A 1992 U.S. district court decision ruled that the Osage could vote to reinstate the Osage National Council as city members of the Osage nation, rather than being required to vote by headright. This decision was reversed in 1997 with the United States Court of Appeals ruling that ended the government restoration. In 2004, Congress passed legislation to restore sovereignty to the Osage Nation and enable them to make their own decisions about government and enrollment criteria for their people.

In March 2010, the United States Court of Appeals for the Tenth Circuit held that the 1906 Allotment Act had disestablished the Osage reservation established in 1872. This ruling potentially affected the legal status of three of the seven Osage casinos, including the largest one in Tulsa, as it meant the casino was not on federal trust land. Federal Indian gaming law allows tribes to operate casinos only on trust land.

The Osage Nation's largest economic enterprise, Osage Casinos, officially opened newly constructed casinos, hotels and convenience stores in Skiatook and Ponca City in December 2013.

===Natural resources and headrights===

Before having a vote within the tribe on the question of allotment, the Osage demanded that the government purge their tribal rolls of people who were not legally Osage. The Indian agent had been adding names of persons who were not approved by the tribe, and the Osage submitted a list of more than 400 persons to be investigated. Because the government removed few of the fraudulent people, the Osage had to share their land and oil rights with people who did not belong. The Osage had negotiated keeping communal control of the mineral rights.
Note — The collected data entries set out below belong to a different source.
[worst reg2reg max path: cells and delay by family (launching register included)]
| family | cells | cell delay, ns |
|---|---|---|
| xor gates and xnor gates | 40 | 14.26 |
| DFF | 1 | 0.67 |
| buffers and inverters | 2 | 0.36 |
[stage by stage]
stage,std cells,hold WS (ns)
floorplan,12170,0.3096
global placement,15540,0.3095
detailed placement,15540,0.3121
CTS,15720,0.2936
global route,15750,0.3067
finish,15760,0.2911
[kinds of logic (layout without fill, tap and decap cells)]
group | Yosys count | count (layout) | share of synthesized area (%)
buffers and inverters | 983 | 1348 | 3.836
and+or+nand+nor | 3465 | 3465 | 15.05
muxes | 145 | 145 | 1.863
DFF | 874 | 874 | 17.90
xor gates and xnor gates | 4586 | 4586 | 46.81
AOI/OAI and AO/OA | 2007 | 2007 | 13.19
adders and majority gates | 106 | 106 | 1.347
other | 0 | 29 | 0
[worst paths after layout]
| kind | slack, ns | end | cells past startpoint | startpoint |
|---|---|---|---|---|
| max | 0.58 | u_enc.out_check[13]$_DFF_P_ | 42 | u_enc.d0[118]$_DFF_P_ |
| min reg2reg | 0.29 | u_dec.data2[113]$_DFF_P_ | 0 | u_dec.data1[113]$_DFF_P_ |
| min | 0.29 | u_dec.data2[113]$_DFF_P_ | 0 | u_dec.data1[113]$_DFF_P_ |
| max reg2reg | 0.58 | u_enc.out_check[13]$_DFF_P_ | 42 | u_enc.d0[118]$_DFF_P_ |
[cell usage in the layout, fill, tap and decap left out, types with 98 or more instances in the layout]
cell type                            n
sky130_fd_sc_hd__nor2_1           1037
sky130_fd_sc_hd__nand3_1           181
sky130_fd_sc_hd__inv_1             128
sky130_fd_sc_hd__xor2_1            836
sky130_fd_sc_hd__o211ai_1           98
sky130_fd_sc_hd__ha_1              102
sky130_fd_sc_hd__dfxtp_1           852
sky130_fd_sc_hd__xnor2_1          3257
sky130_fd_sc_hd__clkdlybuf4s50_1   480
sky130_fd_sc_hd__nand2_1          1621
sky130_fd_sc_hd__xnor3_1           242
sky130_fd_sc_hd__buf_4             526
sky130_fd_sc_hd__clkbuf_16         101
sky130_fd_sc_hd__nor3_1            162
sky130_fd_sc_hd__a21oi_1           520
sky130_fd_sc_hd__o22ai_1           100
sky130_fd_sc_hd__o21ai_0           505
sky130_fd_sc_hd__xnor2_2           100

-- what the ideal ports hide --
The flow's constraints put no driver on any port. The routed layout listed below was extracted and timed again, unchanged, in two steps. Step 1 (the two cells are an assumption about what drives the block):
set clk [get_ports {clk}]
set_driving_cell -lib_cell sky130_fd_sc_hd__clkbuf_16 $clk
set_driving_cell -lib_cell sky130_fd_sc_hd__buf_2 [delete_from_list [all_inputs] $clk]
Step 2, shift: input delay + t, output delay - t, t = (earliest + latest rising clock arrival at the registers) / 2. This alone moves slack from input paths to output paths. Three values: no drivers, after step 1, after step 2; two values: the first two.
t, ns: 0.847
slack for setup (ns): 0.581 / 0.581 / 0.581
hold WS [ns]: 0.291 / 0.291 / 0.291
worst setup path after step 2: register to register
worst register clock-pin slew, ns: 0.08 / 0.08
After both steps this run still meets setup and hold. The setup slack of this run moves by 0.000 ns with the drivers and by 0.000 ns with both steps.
This design comes from an exercise in tuning for small area and a short achievable clock period on the open sky130 flow, not from production work.
Function was checked by simulation only, so behaviour that the tests miss may differ from the original.

==> flow/design.v (outline; a module is shown in full before it is edited, if it fits) <==
// module cordic_step2: 51 lines
// module cordic_atan: 42 lines
// module cordic_gain: 555 lines
// module cordic_unit: 157 lines
module cordic_unit (
  input  wire        clk,
  input  wire        rst,        
  input  wire        start,      
  input  wire        vec,        
  input  wire [31:0] x_in,       
  input  wire [31:0] y_in,       
  input  wire [31:0] theta_in,   
  output reg         busy,
  output wire [63:0] r0,
  output wire [63:0] r1
);
  // ...
==> flow/run.sh <==
#!/bin/bash
# synth_recipe.tcl (not shown) runs the flow's synth.tcl, then flattens the netlist and writes it again
# the make line also repeats each setting of config.mk as NAME=value (left out here)
make -C /OpenROAD-flow-scripts/flow DESIGN_CONFIG=/design/flow/config.mk WORK_HOME=/design/flow/orfs CLKGATE_MAP_FILE= SYNTH_SCRIPT=/design/flow/synth_recipe.tcl finish
==> flow/config.mk <==
export PLATFORM = sky130hd
export DESIGN_NAME = cordic_unit
export DESIGN_NICKNAME = cordic_unit
export VERILOG_FILES = /design/flow/design.v
export SDC_FILE = /design/flow/constraint.sdc
export NUM_CORES = 4
export LEC_CHECK = 0
export ABC_AREA = 1
export CAP_MARGIN = 20
export CORE_MARGIN = 2
export CORE_UTILIZATION = 55
export SLEW_MARGIN = 20
==> flow/constraint.sdc <==
create_clock -name core_clock -period 32.0 [get_ports {clk}]
set_input_delay 6.4000 -clock core_clock [delete_from_list [all_inputs] [get_ports {clk}]]
set_output_delay 6.4000 -clock core_clock [all_outputs]
set_load 0.01 [all_outputs]
==> results.toml, run 1 <==
[outcome]
status = "no timing/DRC/antenna violations"

[synth]
synth-seq-cells = 217
synth-xor-area-share_pct = 9.851
syn_nets = 8867
synthesis.area_um2 = 54370
syn_inst = 7771

[route]
first_pass_iters = 8
totalWireLength_mm = 261.0
via_per_inst = 6.295
vias = 57220
wl_met3_mm = 42.89
wl_met2_mm = 100.1
drc_errors = 0

[sta]
hold_ws_ns = 0.4545
setup_viol = 0
skew_ns = 0.04879

[clock_tree]
clock_sinks = 217
ctsHoldBuffers = 0
cts_buffer_depth = 3

[die]
core-area_um2 = 98130
dieArea_um2 = 101400

[layout]
final_common_cell = "inv_1"
n_antenna_cell = 13
bufAreaShareNonClock_pct = 6.345
multi_input_gates = 5792
clk_share_pct = 1.712
area_delta_synth_final_pct = 7.642

[critical_path]
path_depth = 47
crit_type = "reg -> reg"
endpoint_kind = "flip-flop"
cp-start-kind = "flip-flop"
regToRegStartpoint = "sxa[1]"
reg2reg_setup_slack_ns = 21.12

[grt]
antenna_found_initial = 10
grt_overflow = 0

[hold_path]
hold_end = "cnt[0]"
min_delay_path_depth = 1

[placement]
place_hpwl_mm = 209.6
==> module cordic_step2, before the edit <==
module cordic_step2 (
  input  wire               vec,     
  input  wire signed [39:0] x_in,
  input  wire signed [39:0] y_in,
  input  wire        [39:0] z_in,
  input  wire               dpa_x,   
  input  wire               dpa_y_n, 
  input  wire               dpa_zm,  
  input  wire signed [39:0] xs,      
  input  wire signed [39:0] ys,      
  input  wire signed [39:0] xss,     
  input  wire signed [39:0] yss,     
  input  wire        [39:0] a_a,     
  input  wire        [39:0] a_b,     
  output wire signed [39:0] x_out,
  output wire signed [39:0] y_out,
  output wire        [39:0] z_out
);
  wire dpa_z = dpa_zm ^ ~vec;
  wire [39:0] z1 = z_in + (a_a ^ {40{dpa_z}}) + {39'd0, dpa_z};
  wire [39:0] y1p = y_in + xs;         
  wire [39:0] y1m = y_in - xs;         
  wire [39:0] z1p = z_in - a_a;        
  wire [39:0] z1m = z_in + a_a;        
  wire s1p = vec ? y1p[39] : ~z1p[39];
  wire s1m = vec ? y1m[39] : ~z1m[39];
  wire dpb_x = dpa_x ? s1p : s1m;
  wire dpb_y = dpa_y_n ? s1m : s1p;
  wire dpb_z = dpa_z ? s1p : s1m;
  assign z_out = z1 + (a_b ^ {40{dpb_z}}) + {39'd0, dpb_z};
  wire e_x = ~(dpa_x ^ dpb_x);        
  wire e_y = dpa_y_n ^ dpb_y;         
  wire [39:0] xs1 = {xs[39], xs[39:1]};
  wire [39:0] ys1 = {ys[39], ys[39:1]};
  wire [39:0] xt1 = ys ^ {40{dpa_x}};
  wire [39:0] xt2 = ys1 ^ {40{dpb_x}};
  wire [39:0] xt3 = xss ^ {40{e_x}};
  wire [39:0] xp1 = x_in ^ xt1 ^ xt2;
  wire [39:0] xg1 = {(x_in[38:0] & xt1[38:0]) | (x_in[38:0] & xt2[38:0]) | (xt1[38:0] & xt2[38:0]), dpa_x};
  wire [39:0] xp2 = xp1 ^ xg1 ^ xt3;
  wire [39:0] xg2 = {(xp1[38:0] & xg1[38:0]) | (xp1[38:0] & xt3[38:0]) | (xg1[38:0] & xt3[38:0]), dpb_x};
  assign x_out = xp2 + xg2 + {39'd0, e_x};
  wire [39:0] yt1 = xs ^ {40{dpa_y_n}};
  wire [39:0] yt2 = xs1 ^ {40{~dpb_y}};
  wire [39:0] yt3 = yss ^ {40{e_y}};
  wire [39:0] yp1 = y_in ^ yt1 ^ yt2;
  wire [39:0] yg1 = {(y_in[38:0] & yt1[38:0]) | (y_in[38:0] & yt2[38:0]) | (yt1[38:0] & yt2[38:0]), dpa_y_n};
  wire [39:0] yp2 = yp1 ^ yg1 ^ yt3;
  wire [39:0] yg2 = {(yp1[38:0] & yg1[38:0]) | (yp1[38:0] & yt3[38:0]) | (yg1[38:0] & yt3[38:0]), ~dpb_y};
  assign y_out = yp2 + yg2 + {39'd0, e_y};
endmodule
Source: an optimization exercise on an open RTL-to-GDS flow (aim: small area). Production flows keep margins and buffers that such runs may drop. The RTL of this run was laid out without a check of its function.

### flow/design.v
module servo_lane (
    input  wire [31:0] slot,
    input  wire [39:0] acc,        
    input  wire        cf,         
    input  wire [15:0] d_da,       
    input  wire [15:0] d_xb,       
    input  wire [15:0] c_ca,       
    input  wire [15:0] c_xb,       
    input  wire [4:0]  flags,      
    input  wire        first,      
    output reg  [39:0] acc_nxt,
    output reg         cf_nxt,
    output reg         st_en,      
    output wire [15:0] st_data,
    output reg         out_en,     
    output wire [15:0] out_data,
    output reg         evt_en,     
    output reg         pl_en,      
    output reg         aovf,
    output reg         qsat,
    output reg         is_end
);
    localparam [3:0] OP_NOP = 4'h0, OP_MAC = 4'h1, OP_MSU = 4'h2, OP_MPY = 4'h3,
                     OP_MDD = 4'h4, OP_LDS = 4'h5, OP_LDC = 4'h6, OP_ADS = 4'h7,
                     OP_STS = 4'h8, OP_SAT = 4'h9, OP_CLMP = 4'hA, OP_SEL = 4'hB,
                     OP_CMP = 4'hC, OP_OUT = 4'hD, OP_EVT = 4'hE, OP_END = 4'hF;
    localparam signed [40:0] ACC_MAX = 41'sd549755813887;   
    localparam signed [40:0] ACC_MIN = -41'sd549755813888;  
    wire [3:0] op = slot[31:28];
    wire [3:0] m  = slot[27:24];
    wire [1:0] sh = m[1:0];
    reg cond_raw;
    always @(*) begin
        case (m[2:0])
            3'd0: cond_raw = flags[0];      
            3'd1: cond_raw = flags[1];      
            3'd2: cond_raw = flags[2];      
            3'd3: cond_raw = cf;            
            3'd4: cond_raw = flags[4];      
            3'd5: cond_raw = first;         
            3'd6: cond_raw = flags[3];      
            default: cond_raw = 1'b1;       
        endcase
    end
    wire cond = cond_raw ^ m[3];
    wire signed [15:0] mul_b   = (op == OP_MDD) ? d_xb : c_ca;
    wire signed [31:0] product = $signed(d_da) * mul_b;
    wire signed [34:0] term    = $signed(product) <<< sh;
    wire signed [40:0] acc_s   = {acc[39], acc};
    wire signed [40:0] sum_mac = acc_s + term;
    wire signed [40:0] sum_msu = acc_s - term;
    wire signed [40:0] sum_ads = acc_s + ($signed(d_da) <<< 15);
    function [39:0] sat40(input signed [40:0] v);
        if (v > ACC_MAX)      sat40 = ACC_MAX[39:0];
        else if (v < ACC_MIN) sat40 = ACC_MIN[39:0];
        else                  sat40 = v[39:0];
    endfunction
    function ovf40(input signed [40:0] v);
        ovf40 = (v > ACC_MAX) || (v < ACC_MIN);
    endfunction
    wire signed [40:0] q_in   = acc_s + (m[2] ? 41'sd16384 : 41'sd0);
    wire signed [25:0] q_shr  = q_in[40:15];
    wire               q_hi   = q_shr > 26'sd32767;
    wire               q_lo   = q_shr < -26'sd32768;
    assign st_data  = q_hi ? 16'h7FFF : q_lo ? 16'h8000 : q_shr[15:0];
    assign out_data = st_data;
    wire signed [40:0] c_ca_s = $signed(c_ca) <<< 15;
    wire signed [40:0] c_xb_s = $signed(c_xb) <<< 15;
    wire signed [40:0] d_da_s = $signed(d_da) <<< 15;
    wire signed [40:0] d_xb_s = $signed(d_xb) <<< 15;
    localparam signed [40:0] SAT_LO = -41'sd1073741824;            
    localparam signed [40:0] SAT_HI = 41'sd1073709056;             
    wire signed [40:0] clmp_lo = (acc_s < c_ca_s) ? c_ca_s : acc_s;
    wire signed [40:0] clmp    = (clmp_lo > c_xb_s) ? c_xb_s : clmp_lo;
    wire signed [40:0] acc_abs = acc_s[40] ? -acc_s : acc_s;
    always @(*) begin
        acc_nxt = acc;
        cf_nxt  = cf;
        st_en   = 1'b0;
        out_en  = 1'b0;
        evt_en  = 1'b0;
        pl_en   = 1'b0;
        aovf    = 1'b0;
        qsat    = 1'b0;
        is_end  = 1'b0;
        case (op)
            OP_MAC, OP_MDD: begin
                acc_nxt = sat40(sum_mac);
                aovf    = ovf40(sum_mac);
            end
            OP_MSU: begin
                acc_nxt = sat40(sum_msu);
                aovf    = ovf40(sum_msu);
            end
            OP_MPY: acc_nxt = {{5{term[34]}}, term};
            OP_LDS: acc_nxt = d_da_s[39:0];
            OP_LDC: acc_nxt = c_ca_s[39:0];
            OP_ADS: begin
                acc_nxt = sat40(sum_ads);
                aovf    = ovf40(sum_ads);
            end
            OP_STS: begin
                if (!(m[3] && flags[1])) begin
                    st_en = 1'b1;
                    qsat  = q_hi | q_lo;
                end
            end
            OP_SAT: begin
                if (acc_s < SAT_LO)      acc_nxt = SAT_LO[39:0];
                else if (acc_s > SAT_HI) acc_nxt = SAT_HI[39:0];
            end
            OP_CLMP: acc_nxt = clmp[39:0];
            OP_SEL:  acc_nxt = cond ? d_da_s[39:0] : d_xb_s[39:0];
            OP_CMP: begin
                cf_nxt = m[0] ? (acc_abs > c_ca_s) : (acc_s > c_ca_s);
                pl_en  = (m[3:2] != 2'd0);
            end
            OP_OUT: begin
                out_en = 1'b1;
                qsat   = q_hi | q_lo;
            end
            OP_EVT: evt_en = cond;
            OP_END: is_end = 1'b1;
            default: ;
        endcase
    end
endmodule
The act stated that all persons listed on tribal rolls prior to January 1, 1906 or born before July 1907 (allottees) would be allocated a share of the reservation's subsurface natural resources, regardless of blood quantum. The Osage headright could be inherited by legal heirs. This communal claim to mineral resources was due to expire in 1926. After that, individual landowners would control the mineral rights to their plots. This provision heightened the pressure for those whites who were eager to gain control of Osage lands before the deadline.

Although the Osage Allotment Act protected the tribe's mineral rights for two decades, any adult "of a sound mind" could sell surface land. Between 1907 and 1923, Osage individuals sold or leased thousands of acres to non-Indians of formerly restricted land. At the time, many Osage did not understand the value of such contracts and often were taken advantage of by unscrupulous businessmen, con artists, and others trying to grab part of their wealth. Non-Native Americans also tried to cash in on the new Osage wealth by marrying into families with headrights.

===Osage Indian murders===

In 1921, the U.S. Congress passed a law requiring any Osage of half or more Indian ancestry to be appointed a guardian until proving "competency". Minors with less than half Osage ancestry were required to have guardians appointed, even if their parents were living. This system was not administered by federal courts. Local courts appointed guardians from among white attorneys and businessmen. By law, the guardians provided a $4,000 annual allowance to their charges, but initially the government required little record keeping of how they invested the difference. Royalties to persons holding Osage headrights were much higher: $11,000–12,000 per year during the period 1922–1925. Guardians were permitted to collect $200–1,000 per year, and the attorney involved could collect $200 per year, which was withdrawn from each Osage's income. Some attorneys served as guardians and did so for four Osage at once, allowing them to collect $4,800 per year.

The tribe auctioned off development rights of their mineral assets for millions of dollars. According to the Commissioner of Indian Affairs, in 1924 the total revenue of the Osage from the mineral leases was $24,670,483. After the tribe auctioned mineral leases and more land was explored, the oil business on the Osage reservation boomed. Tens of thousands of oil workers arrived, more than 30 boom towns sprang up and, nearly overnight, Osage headright holders became the "richest people in the world." When royalties peaked in 1925, annual headright earnings were $13,000. A family of four who were all on the allotment roll earned $52,800, roughly .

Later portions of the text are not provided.